“I shall go distracted!” said Lady Bellingham, clasping her head in her hands, and sadly disarranging her cap. “Nothing could be worse! You have now lost them both through your tricks! I do not know how you can be so improvident, Deb, indeed I don’t! You must marry Adrian at once!”

“Nonsense! He is not of age, ma’am. Besides, I do not mean to marry him at all.”

“No! You mean to fob him off with this Laxton child, which is so downright wasteful of you I cannot bear to think of it! But if Ravenscar holds those dreadful bills, there is nothing to be done (unless you choose to give Adrian up altogether) but to marry him secretly at once! I know you will say these Gretna marriages are not at all the thing, but it can’t be helped now! Matters are desperate!”

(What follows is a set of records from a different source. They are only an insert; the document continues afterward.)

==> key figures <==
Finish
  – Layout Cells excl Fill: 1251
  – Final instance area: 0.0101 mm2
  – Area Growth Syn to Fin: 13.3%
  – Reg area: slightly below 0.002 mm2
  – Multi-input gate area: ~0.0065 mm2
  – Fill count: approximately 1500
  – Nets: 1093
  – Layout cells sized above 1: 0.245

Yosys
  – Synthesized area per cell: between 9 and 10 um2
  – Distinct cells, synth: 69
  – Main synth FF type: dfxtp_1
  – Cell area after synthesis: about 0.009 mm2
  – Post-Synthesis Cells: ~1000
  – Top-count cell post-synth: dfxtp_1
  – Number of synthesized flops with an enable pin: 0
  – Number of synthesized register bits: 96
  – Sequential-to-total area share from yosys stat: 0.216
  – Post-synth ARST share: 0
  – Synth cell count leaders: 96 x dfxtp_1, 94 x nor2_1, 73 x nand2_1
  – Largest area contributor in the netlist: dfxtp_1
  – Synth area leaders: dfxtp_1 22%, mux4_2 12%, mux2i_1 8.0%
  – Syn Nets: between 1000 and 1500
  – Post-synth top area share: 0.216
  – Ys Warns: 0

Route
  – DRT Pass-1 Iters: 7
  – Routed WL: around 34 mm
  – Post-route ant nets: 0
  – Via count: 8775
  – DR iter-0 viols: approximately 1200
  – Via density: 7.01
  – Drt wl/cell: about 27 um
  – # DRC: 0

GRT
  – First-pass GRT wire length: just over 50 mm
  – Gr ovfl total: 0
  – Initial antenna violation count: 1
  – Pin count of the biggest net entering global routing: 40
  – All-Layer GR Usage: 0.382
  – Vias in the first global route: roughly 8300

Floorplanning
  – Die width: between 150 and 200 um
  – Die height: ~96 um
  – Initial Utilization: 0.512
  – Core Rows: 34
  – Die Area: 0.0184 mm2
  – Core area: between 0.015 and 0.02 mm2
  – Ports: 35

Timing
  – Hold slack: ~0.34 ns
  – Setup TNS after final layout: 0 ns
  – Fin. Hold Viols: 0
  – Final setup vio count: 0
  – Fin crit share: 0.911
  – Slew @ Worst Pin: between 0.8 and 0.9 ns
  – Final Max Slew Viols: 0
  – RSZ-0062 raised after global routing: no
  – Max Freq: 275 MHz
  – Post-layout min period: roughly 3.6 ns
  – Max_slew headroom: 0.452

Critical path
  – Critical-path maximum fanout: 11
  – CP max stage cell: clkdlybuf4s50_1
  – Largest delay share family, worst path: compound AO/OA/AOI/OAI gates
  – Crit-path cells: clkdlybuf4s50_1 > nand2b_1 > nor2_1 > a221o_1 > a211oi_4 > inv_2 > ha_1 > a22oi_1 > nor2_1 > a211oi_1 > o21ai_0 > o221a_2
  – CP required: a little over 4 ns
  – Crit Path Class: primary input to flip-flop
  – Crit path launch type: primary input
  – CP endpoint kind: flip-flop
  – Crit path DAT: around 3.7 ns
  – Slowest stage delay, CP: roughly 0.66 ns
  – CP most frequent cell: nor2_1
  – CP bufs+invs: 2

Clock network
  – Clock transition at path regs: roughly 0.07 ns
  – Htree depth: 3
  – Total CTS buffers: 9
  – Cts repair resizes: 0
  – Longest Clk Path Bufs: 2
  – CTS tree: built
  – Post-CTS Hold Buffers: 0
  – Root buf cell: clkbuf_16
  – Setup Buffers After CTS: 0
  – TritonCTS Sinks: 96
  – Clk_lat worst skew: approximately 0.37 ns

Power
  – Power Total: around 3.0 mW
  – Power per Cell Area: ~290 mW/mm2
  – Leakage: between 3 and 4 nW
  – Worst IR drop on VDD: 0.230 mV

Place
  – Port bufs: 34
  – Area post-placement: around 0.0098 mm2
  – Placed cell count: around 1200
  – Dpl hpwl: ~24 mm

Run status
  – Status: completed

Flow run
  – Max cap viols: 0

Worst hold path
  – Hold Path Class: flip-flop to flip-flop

“I must get them into my hands,” said Deborah, who had not been paying much heed to this speech.

“Get what into your hands?” demanded her ladyship.

“The bills, and the mortgage, ma’am; what else?”

“Do you mean you will agree to give Adrian up?” asked Lady Bellingham. “I own, it may come to that, but I do think it would be better if you married him.”

“Ravenscar and Lady Mablethorpe would have the marriage annulled if I did anything so foolish. Oh, he thinks he has me in a pretty corner, but I shall show him!”

“No, no, don’t show him anything more, Deb, I implore you!” begged her aunt, agitated. “You see what has come of showing him things! If only you would be a little conciliating!”

“Conciliating! I mean to fight him to the last ditch!” said Miss Grantham. “The first thing is to get those bills away from him!”